Saat beradu gagasan terkait tema pertahanan dan keamanan, Prabowo sempat mengkritik paparan Jokowi soal kemampuan militer Indonesia. Menurut mantan Komandan Jenderal Kopasssus itu, paparan Jokowi diperoleh dari informasi pembisik-pembisik yang kurang kompeten dan hanya bekerja dengan memegang prinsip 'asal bapak senang' (ABS).
"Saya lama Pak di militer dan saya tahu budaya di TNI itu seperti apa Pak. Banyak bicara yang bagus-bagus kalau sama atasan. Padahal faktanya tak seperti itu. Banyak orang-orang di sekeliling Bapak itu yang melaporkan ABS, Pak," kata Prabowo.
Menurut Muradi, justru Prabowo yang potensial dibohongi anak buahnya jika berkuasa. Ia menilai pemaparan Prabowo terkait isu pertahanan dan keamanan tidak mendetail dan tidak mengarah ke solusi praktis. "Visi misinya Prabowo sebenarnya kosong," imbuhnya.
Menurut Muradi, setidaknya ada tiga hal utama yang harus diurai ketika membicarakan isu pertahanan dan keamanan.

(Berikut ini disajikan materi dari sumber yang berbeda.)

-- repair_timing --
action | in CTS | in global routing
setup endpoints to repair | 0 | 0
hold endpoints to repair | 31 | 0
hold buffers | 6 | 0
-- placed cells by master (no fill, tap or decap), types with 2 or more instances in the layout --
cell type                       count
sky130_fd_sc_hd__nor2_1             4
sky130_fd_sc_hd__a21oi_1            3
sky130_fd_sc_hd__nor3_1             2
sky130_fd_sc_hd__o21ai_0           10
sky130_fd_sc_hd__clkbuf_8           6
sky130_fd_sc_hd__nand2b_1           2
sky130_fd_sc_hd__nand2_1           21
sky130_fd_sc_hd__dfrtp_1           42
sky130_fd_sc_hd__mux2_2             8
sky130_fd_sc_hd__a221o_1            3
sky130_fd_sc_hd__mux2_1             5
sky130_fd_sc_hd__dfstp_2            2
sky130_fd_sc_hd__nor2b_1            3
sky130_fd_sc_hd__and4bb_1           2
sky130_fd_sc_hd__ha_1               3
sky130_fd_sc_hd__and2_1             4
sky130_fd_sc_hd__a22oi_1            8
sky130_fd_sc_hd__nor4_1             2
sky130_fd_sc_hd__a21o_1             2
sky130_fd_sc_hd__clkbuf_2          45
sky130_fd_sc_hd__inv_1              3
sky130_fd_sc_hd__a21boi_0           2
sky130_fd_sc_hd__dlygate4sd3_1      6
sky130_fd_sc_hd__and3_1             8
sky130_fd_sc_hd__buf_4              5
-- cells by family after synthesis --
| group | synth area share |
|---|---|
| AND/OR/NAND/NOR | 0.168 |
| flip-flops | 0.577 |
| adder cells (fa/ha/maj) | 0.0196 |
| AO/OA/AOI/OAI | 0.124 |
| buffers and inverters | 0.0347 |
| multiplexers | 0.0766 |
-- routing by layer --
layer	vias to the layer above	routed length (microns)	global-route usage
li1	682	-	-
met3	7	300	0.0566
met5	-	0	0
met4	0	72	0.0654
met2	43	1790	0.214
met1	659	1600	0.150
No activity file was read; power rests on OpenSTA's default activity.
--- config.mk ---
export PLATFORM = sky130hd
export DESIGN_NAME = strobed_register_output_mux
export DESIGN_NICKNAME = d
export VERILOG_FILES = /design/src/verilog/mux_out_pkg.sv /design/src/verilog/fifo_if.sv /design/src/verilog/xfer_fifo.sv /design/src/verilog/strobed_register_output_mux.sv
export SDC_FILE = /design/constraint.sdc
export NUM_CORES = 1
export LEC_CHECK = 0
export BUFFER_PORTS_ARGS = -buffer_cell sky130_fd_sc_hd__buf_2
export CAP_MARGIN = 20
export CORE_MARGIN = 2
export CORE_UTILIZATION = 45
export CTS_BUF_LIST = sky130_fd_sc_hd__clkbuf_4 sky130_fd_sc_hd__clkbuf_8
export DETAILED_ROUTE_END_ITERATION = 16
export SETUP_SLACK_MARGIN = 0.15
export SLEW_MARGIN = 20
export SYNTH_ARGS = -nofsm -noshare
export SYNTH_HDL_FRONTEND = slang
export SYNTH_HIERARCHICAL = 1
export SYNTH_SLANG_ARGS = --single-unit
--- constraint.sdc ---
create_clock -name pclk -period 4.05 [get_ports pclk]
set_input_delay 0.81 -clock pclk [delete_from_list [all_inputs] [get_ports pclk]]
set_output_delay 0.81 -clock pclk [all_outputs]
set_load 0.005 [all_outputs]
--- src/verilog/mux_out_pkg.sv ---
// Package with register map, field layouts and timing constants of the strobed output port
package mux_out_pkg;
  // Register byte offsets
  localparam logic [7:0] output_word_reference_0 = 8'h00;  // Channel select word
  localparam logic [7:0] output_word_reference_1 = 8'h04;  // Data word, launches transfer
  localparam logic [7:0] input_word_reference    = 8'h08;  // Channel echo word
  localparam logic [7:0] multiplexed_output_config = 8'h0c;
  localparam logic [7:0] status_reg              = 8'h10;
  // Config fields
  localparam int cfg_bcd_bit       = 0;
  localparam int cfg_strobe_hi_bit = 1;
  localparam int cfg_map_bcd_bit   = 2;
  localparam int cfg_word_map_bit  = 3;
  localparam logic [3:0] cfg_reset = 4'h0;  // Binary, true-low, binary map, bit mapping
  // Status fields
  localparam int st_busy_bit  = 0;
  localparam int st_err_bit   = 1;
  localparam int st_valid_bit = 2;
  localparam int st_level_lsb = 8;
  // Widths
  localparam int channels   = 8;
  localparam int data_width = 16;
  localparam int chan_width = 3;
  // Timing
  localparam int clk_mhz        = 100;
  localparam int strobe_us      = 200;
  localparam int strobe_cycles  = strobe_us * clk_mhz;
  localparam int setup_us       = 2;
  localparam int setup_cycles   = setup_us * clk_mhz;
  localparam int response_us    = 11300;
  localparam int response_cycles = response_us * clk_mhz;
  localparam int fifo_depth     = 16;
  typedef enum logic [1:0] {
    st_idle   = 2'b00,
    st_setup  = 2'b01,
    st_strobe = 2'b10,
    st_hold   = 2'b11
  } xfer_state_t;
endpackage

--- src/verilog/fifo_if.sv ---
// Interface carrying one FIFO port pair between the port logic and the queue
`timescale 1ns/1ns
`default_nettype none
interface fifo_if #(parameter int width = 19);
  logic             in_valid;
  logic             in_ready;
  logic [width-1:0] in_data;
  logic             out_valid;
  logic             out_ready;
  logic [width-1:0] out_data;
  modport writer (output in_valid, output in_data, input in_ready,
                  input out_valid, input out_data, output out_ready);
  modport queue  (input in_valid, input in_data, output in_ready,
                  output out_valid, output out_data, input out_ready);
endinterface
`default_nettype wire

--- src/verilog/xfer_fifo.sv ---
// Parameterised synchronous FIFO holding pending channel transfers
`timescale 1ns/1ns
`default_nettype none
module xfer_fifo #(
  parameter int width = 19,
  parameter int depth = 16
) (
  input  wire logic pclk,
  input  wire logic presetn,
  fifo_if.queue     port,
  output logic [$clog2(depth):0] level
);
  localparam int aw = $clog2(depth);
  logic [width-1:0] mem [depth];
  logic [aw-1:0]    wr_ptr;
  logic [aw-1:0]    rd_ptr;
  logic [aw:0]      count;
  logic             do_wr;
  logic             do_rd;

  assign port.in_ready  = (count != depth[aw:0]);
  assign port.out_valid = (count != '0);
  assign port.out_data  = mem[rd_ptr];
  assign do_wr = port.in_valid & port.in_ready;
  assign do_rd = port.out_valid & port.out_ready;
  assign level = count;

  // Storage write, no reset needed for the array
  always_ff @(posedge pclk) begin
    if (do_wr) begin
      mem[wr_ptr] <= port.in_data;
    end
  end

  // Pointers and fill count
  always_ff @(posedge pclk or negedge presetn) begin
    if (!presetn) begin
      wr_ptr <= '0;
      rd_ptr <= '0;
      count  <= '0;
    end else begin
      if (do_wr) begin
        wr_ptr <= (wr_ptr == aw'(depth - 1)) ? '0 : wr_ptr + 1'b1;
      end
      if (do_rd) begin
        rd_ptr <= (rd_ptr == aw'(depth - 1)) ? '0 : rd_ptr + 1'b1;
      end
      count <= count + (aw+1)'(do_wr) - (aw+1)'(do_rd);
    end
  end
endmodule
`default_nettype wire

--- src/verilog/strobed_register_output_mux.sv ---
// Strobed eight-channel register output port with APB register access
//
// Local design decisions: the APB slave port and the placing of the registers.
`timescale 1ns/1ns
`default_nettype none
module strobed_register_output_mux #(
  parameter int strobe_len  = mux_out_pkg::strobe_cycles,
  parameter int setup_len   = mux_out_pkg::setup_cycles,
  parameter int queue_depth = mux_out_pkg::fifo_depth
) (
  input  wire logic        pclk,
  input  wire logic        presetn,
  input  wire logic        psel,
  input  wire logic        penable,
  input  wire logic        pwrite,
  input  wire logic [7:0]  paddr,
  input  wire logic [31:0] pwdata,
  input  wire logic [3:0]  pstrb,
  output logic [31:0]      prdata,
  output logic             pready,
  output logic             pslverr,
  output logic [15:0]      field_data,
  output logic             field_data_oe,
  output logic [7:0]       field_strobe,
  output logic             format_is_bcd,
  output logic             format_error
);
  import mux_out_pkg::*;

  localparam int fw = chan_width + data_width;

  ////////////////////////////////////////////////////////////////////////////
  // Declarations
  logic [15:0]             chan_word;
  logic [15:0]             data_word;
  logic [3:0]              cfg;
  logic [chan_width-1:0]   echo_chan;
  logic                    echo_valid;
  logic                    xfer_err;
  logic                    wr_go;
  logic                    rd_go;
  logic                    data_hit;
  logic [$clog2(queue_depth):0] q_level;
  xfer_state_t             state;
  logic [chan_width-1:0]   cur_chan;
  logic [31:0]             timer;
  logic                    timer_done;
  fifo_if #(.width(fw))    q ();

  // Write data with byte enables applied onto a 32-bit image
  function automatic logic [31:0] merge(input logic [31:0] old, input logic [31:0] nw,
                                        input logic [3:0] be);
    logic [31:0] r;
    r = old;
    for (int i = 0; i < 4; i++) begin
      if (be[i]) begin
        r[i*8 +: 8] = nw[i*8 +: 8];
      end
    end
    return r;
  endfunction

  // Address decode used by both write and read paths
  function automatic logic mapped(input logic [7:0] a);
    return a == output_word_reference_0 || a == output_word_reference_1 ||
           a == input_word_reference || a == multiplexed_output_config || a == status_reg;
  endfunction

  ////////////////////////////////////////////////////////////////////////////
  // APB slave: single-cycle access, except a data write waits for queue room
  assign data_hit = psel && pwrite && paddr == output_word_reference_1;
  assign pready   = !(data_hit && !q.in_ready);     // Back-pressure from the queue
  assign pslverr  = psel && penable && !mapped(paddr);
  assign wr_go    = psel && penable && pready && pwrite && mapped(paddr);
  assign rd_go    = psel && !penable && !pwrite;

  // Host image: select word then data word, 32 bits in total
  always_ff @(posedge pclk or negedge presetn) begin
    if (!presetn) begin
      chan_word <= '0;
      data_word <= '0;
    end else if (wr_go && paddr == output_word_reference_0) begin
      chan_word <= 16'(merge({16'h0000, chan_word}, pwdata, pstrb));
    end else if (wr_go && paddr == output_word_reference_1) begin
      data_word <= 16'(merge({16'h0000, data_word}, pwdata, pstrb));
    end
  end

  // Format and polarity switches
  always_ff @(posedge pclk or negedge presetn) begin
    if (!presetn) begin
      cfg <= cfg_reset;
    end else if (wr_go && paddr == multiplexed_output_config) begin
      cfg <= 4'(merge({28'h0, cfg}, pwdata, pstrb));
    end
  end

  // Host map format against module format; BCD on both is flagged
  assign format_is_bcd = cfg[cfg_bcd_bit] ^ cfg[cfg_map_bcd_bit];
  assign format_error  = cfg[cfg_bcd_bit] & cfg[cfg_map_bcd_bit];

  // Queue a transfer on the data word write: one channel per host cycle
  assign q.in_valid = wr_go && paddr == output_word_reference_1;
  assign q.in_data  = {chan_word[chan_width-1:0],
                       16'(merge({16'h0000, data_word}, pwdata, pstrb))};

  // Read mux, registered at setup so data stands through the access phase
  always_ff @(posedge pclk or negedge presetn) begin
    if (!presetn) begin
      prdata <= '0;
    end else if (rd_go) begin
      unique case (paddr)
        output_word_reference_0:   prdata <= {16'h0000, chan_word};
        output_word_reference_1:   prdata <= {16'h0000, data_word};
        // Echo word is 16 bits wide
        input_word_reference:      prdata <= {16'h0000, 13'h0000, echo_chan};
        multiplexed_output_config: prdata <= {28'h0, cfg};
        status_reg: begin
          prdata <= '0;
          prdata[st_busy_bit]  <= state != st_idle || q.out_valid;
          prdata[st_err_bit]   <= xfer_err;
          prdata[st_valid_bit] <= echo_valid;
          prdata[st_level_lsb +: 8] <= 8'(q_level);
        end
        default:                   prdata <= '0;
      endcase
    end
  end

  ////////////////////////////////////////////////////////////////////////////
  // Pending transfers; the queue stalls the bus when full
  xfer_fifo #(.width(fw), .depth(queue_depth)) u_queue (
    .pclk    (pclk),
    .presetn (presetn),
    .port    (q.queue),
    .level   (q_level)
  );

  ////////////////////////////////////////////////////////////////////////////
  // Field sequencer: present data, strobe, hold
  assign timer_done   = (timer == '0);
  assign q.out_ready  = (state == st_idle);

  always_ff @(posedge pclk or negedge presetn) begin
    if (!presetn) begin
      state      <= st_idle;
      timer      <= '0;
      cur_chan   <= '0;
      field_data <= '0;
    end else begin
      unique case (state)
        st_idle: begin
          if (q.out_valid) begin
            // Shared data lines, channel picked only by its strobe
            field_data <= q.out_data[data_width-1:0];
            cur_chan   <= q.out_data[fw-1 -: chan_width];
            timer      <= 32'(setup_len - 1);
            state      <= st_setup;
          end
        end
        st_setup: begin
          if (timer_done) begin
            timer <= 32'(strobe_len - 1);  // 200 us pulse
            state <= st_strobe;
          end else begin
            timer <= timer - 1'b1;
          end
        end
        st_strobe: begin
          if (timer_done) begin
            timer <= 32'(setup_len - 1);
            state <= st_hold;
          end else begin
            timer <= timer - 1'b1;
          end
        end
        st_hold: begin
          // Data held after strobe so the target latches clean values
          if (timer_done) begin
            state <= st_idle;
          end else begin
            timer <= timer - 1'b1;
          end
        end
      endcase
    end
  end

  // Strobe lines with selected polarity, data frozen across the pulse
  always_ff @(posedge pclk or negedge presetn) begin
    if (!presetn) begin
      field_strobe <= '1;  // Idle high matches the true-low reset setting
    end else begin
      for (int i = 0; i < channels; i++) begin
        field_strobe[i] <= ((state == st_strobe) && cur_chan == chan_width'(i)) ^
                           !cfg[cfg_strobe_hi_bit];
      end
    end
  end

  assign field_data_oe = presetn;  // Data lines always driven while out of reset

  // Echo the finished channel; about 0.2 ms per entry, so a full queue meets 11.3 ms
  always_ff @(posedge pclk or negedge presetn) begin
    if (!presetn) begin
      echo_chan  <= '0;
      echo_valid <= 1'b0;
    end else if (state == st_strobe && timer_done) begin
      echo_chan  <= cur_chan;
      echo_valid <= 1'b1;
    end
  end

  // Sticky error: a transfer sent while the format pair is erroneous or data out of BCD range
  always_ff @(posedge pclk or negedge presetn) begin
    if (!presetn) begin
      xfer_err <= 1'b0;
    end else if (state == st_idle && q.out_valid && (format_error ||
                 (format_is_bcd && q.out_data[15:0] > 16'h9999))) begin
      xfer_err <= 1'b1;  // Set wins over clear
    end else if (wr_go && paddr == status_reg && pwdata[st_err_bit]) begin
      xfer_err <= 1'b0;
    end
  end
endmodule
`default_nettype wire

---- Word-level counts from Yosys, hierarchy flattened ----
Memory sizes are Yosys's and may differ from the RTL's.
Index checks and enable logic that the tools add are counted.
word-level totals
  register bits ........................... 147
  memory bits (writable) .................. 304
  bits of input ports ..................... 49
  memories ................................ 1
memories
  memory       words  width  read ports  clocked after memory_dff  write ports  RTL line         RTL
  u_queue.mem  16     19     1           0                         1            xfer_fifo.sv:14  logic [width-1:0] mem [depth];
cells by class
  add/subtract/negate cells ............... 5
  $lt $le $gt $ge ......................... 1
  eq/ne operators ......................... 22
  multiplexer cells ....................... 19
  bitwise logic cells ..................... 13
  reductions and logical operators ........ 53
operators with widths
  operator                                                              number
  32-bit two-way mux                                                    4
  32-bit one-hot mux with 4 select lines                                1
  16-bit one-hot mux with 5 select lines                                1
  32-bit logical NOT                                                    1
  32-bit by 1-bit subtractor with 32-bit output, second input constant  1
  1-bit logical AND                                                     27
  8-bit by 4-bit == test with 1-bit output, second input constant       2
  16-bit greater-than comparator, second input constant                 1
  8-bit two-way mux                                                     2
  3-bit == test, second input constant                                  4
  2-bit AND reduction                                                   6
  2-bit != test, second input constant                                  5
  1-bit bitwise XOR                                                     9
  4-bit by 1-bit adder with 4-bit output, second input constant         2
  4-bit == test, second input constant                                  2
  8-bit by 3-bit == test with 1-bit output, second input constant       1
  8-bit by 5-bit == test with 1-bit output, second input constant       1
  8-bit logical NOT                                                     1
  2-bit two-way mux                                                     4
  4-bit two-way mux                                                     2
  2-bit one-hot mux with 4 select lines                                 1
  3-bit by 2-bit == test with 1-bit output, second input constant       2
  1-bit logical NOT                                                     6
  1-bit logical OR                                                      6
  other kinds (14)                                                      21

---- Depth between registers and ports, before layout ----
  depth in word-level cells ............... 11
  depth in mapped cells ................... 18

---- Modules after synthesis ----
Netlist, hierarchy kept.
modules (own cells, without submodules)
  module                       times used  cells an instance  area an instance (um^2)  seq. area each (um^2)
  xfer_fifo                    1           604                12440.7                  9454.1
  strobed_register_output_mux  1           548                6190.9                   2962.8

---- Worst setup path after synthesis ----
No wires, ideal clock.
  path type ............................... input port to flip-flop
  from .................................... in paddr[1]
  to ...................................... mem u_queue.mem[0][0] (enable)
  library setup time ...................... 0.419 ns
  data arrival time ....................... 4.042 ns
  data required time ...................... 3.631 ns
  slack ................................... -0.411 ns
  stages on the path ...................... 9
  cell sequence ........................... or4_4 -> nor4b_2 -> nand2_1 -> nor2_4 -> buf_4 -> and2_1 -> clkbuf_1 -> nand2_1 -> nor3_1
on the way
  cells in the longest elaborated chain, start to end .. 11
ends and longest elaborated chain
  item                                         RTL line                                                                                                  RTL
  start, declared                              strobed_register_output_mux.sv:16                                                                         input wire logic [7:0] paddr,
  8-bit by 3-bit == test with 1-bit output     strobed_register_output_mux.sv:65, strobed_register_output_mux.sv:71, strobed_register_output_mux.sv:103
  1-bit logical AND                            strobed_register_output_mux.sv:71                                                                         assign data_hit = psel && pwrite && paddr == output_word_reference_1;
  1-bit logical AND                            strobed_register_output_mux.sv:72                                                                         assign pready = !(data_hit && !q.in_ready);
  1-bit logical NOT                            strobed_register_output_mux.sv:72
  1-bit logical AND (3 in a row)               strobed_register_output_mux.sv:74                                                                         assign wr_go = psel && penable && pready && pwrite && mapped(paddr);
  1-bit logical AND (*)                        strobed_register_output_mux.sv:103                                                                        assign q.in_valid = wr_go && paddr == output_word_reference_1;
  via q.in_valid                               fifo_if.sv:5                                                                                              logic in_valid;
  1-bit AND (*)                                xfer_fifo.sv:24                                                                                           assign do_wr = port.in_valid & port.in_ready;
  1-bit two-way mux (*)                        xfer_fifo.sv:30                                                                                           if (do_wr) begin
  1-bit two-way mux (implied by the code) (*)  xfer_fifo.sv:31                                                                                           mem[wr_ptr] <= port.in_data;
  end, declared                                xfer_fifo.sv:14
Mark *: on every way through the listed nets, which the timed path passes. The rest lies on a longest branch.

---- Final worst setup path ----
  from .................................... reg u_queue.rd_ptr[0]
  to ...................................... reg xfer_err
on the way
  cells in the longest elaborated chain, start to end .. 6
ends and longest elaborated chain
  item                                                     RTL line                            RTL
  start, declared                                          xfer_fifo.sv:16                     logic [aw-1:0] rd_ptr;
  start signal, assigned                                   xfer_fifo.sv:46                     rd_ptr <= (rd_ptr == aw'(depth - 1)) ? '0 : rd_ptr + 1'b1;
  memory 16 x 19 bit (*)                                   -
  via q.out_data[6]                                        fifo_if.sv:10                       logic [width-1:0] out_data;
  16-bit greater-than comparator (*)                       strobed_register_output_mux.sv:219  (format_is_bcd && q.out_data[15:0] > 16'h9999))) begin
  1-bit logical AND (*)                                    strobed_register_output_mux.sv:219
  1-bit logical OR (*)                                     strobed_register_output_mux.sv:218  end else if (state == st_idle && q.out_valid && (format_error ||
  1-bit logical AND (*)                                    strobed_register_output_mux.sv:218
  1-bit two-way mux or 2-bit nonzero test (tied branches)  -
  end signal, assigned                                     strobed_register_output_mux.sv:217  xfer_err <= 1'b0;
  end signal, assigned                                     strobed_register_output_mux.sv:220  xfer_err <= 1'b1;
  end signal, assigned                                     strobed_register_output_mux.sv:222  xfer_err <= 1'b0;
  end, declared                                            strobed_register_output_mux.sv:39   logic xfer_err;
Marked as above.
A chain may end at the register's enable or synchronous reset.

Pertama, kebijakan politik pertahanan.
"Pengembangan kualitas sumber daya manusia. Ketiga, anggaran pertahanan yang memadai. Kemudian (terakhir), modernisasi dan peningkatan kapasitas alutsista. Nah, menjelaskan keempat poin ini Prabowo kalah dari Jokowi," katanya.
Hal serupa juga diungkapkan peneliti politik luar negeri Lembaga Ilmu Pengatahuan Indonesia (LIPI) Nanto Sriyanto. Menurut dia, budaya 'ABS' juga potensial berkembang di kubu Prabowo jika ia dan Sandiaga Uno berkuasa.
"Prabowo kalau ngomong terlalu melebar (dan) enggak bisa detail. Apalagi terlalu detail itu juga bisa didikte karena dia enggak tahu teknis," kata dia.
Nanto mengatakan, budaya ABS bukan persoalan Indonesia saja, tapi juga menjadi masalah yang lazim terjadi di berbagai negara.
"Itu kendala di semua negara. (Barrack) Obama di Amerika (Serikat) pun mengalami hal itu. Tugas tersulit sebagai presiden itu bukan pada mengambil keputusan yang tepat, tetapi mendapatkan informasi yang tepat sebelum mengambil keputusan," katanya.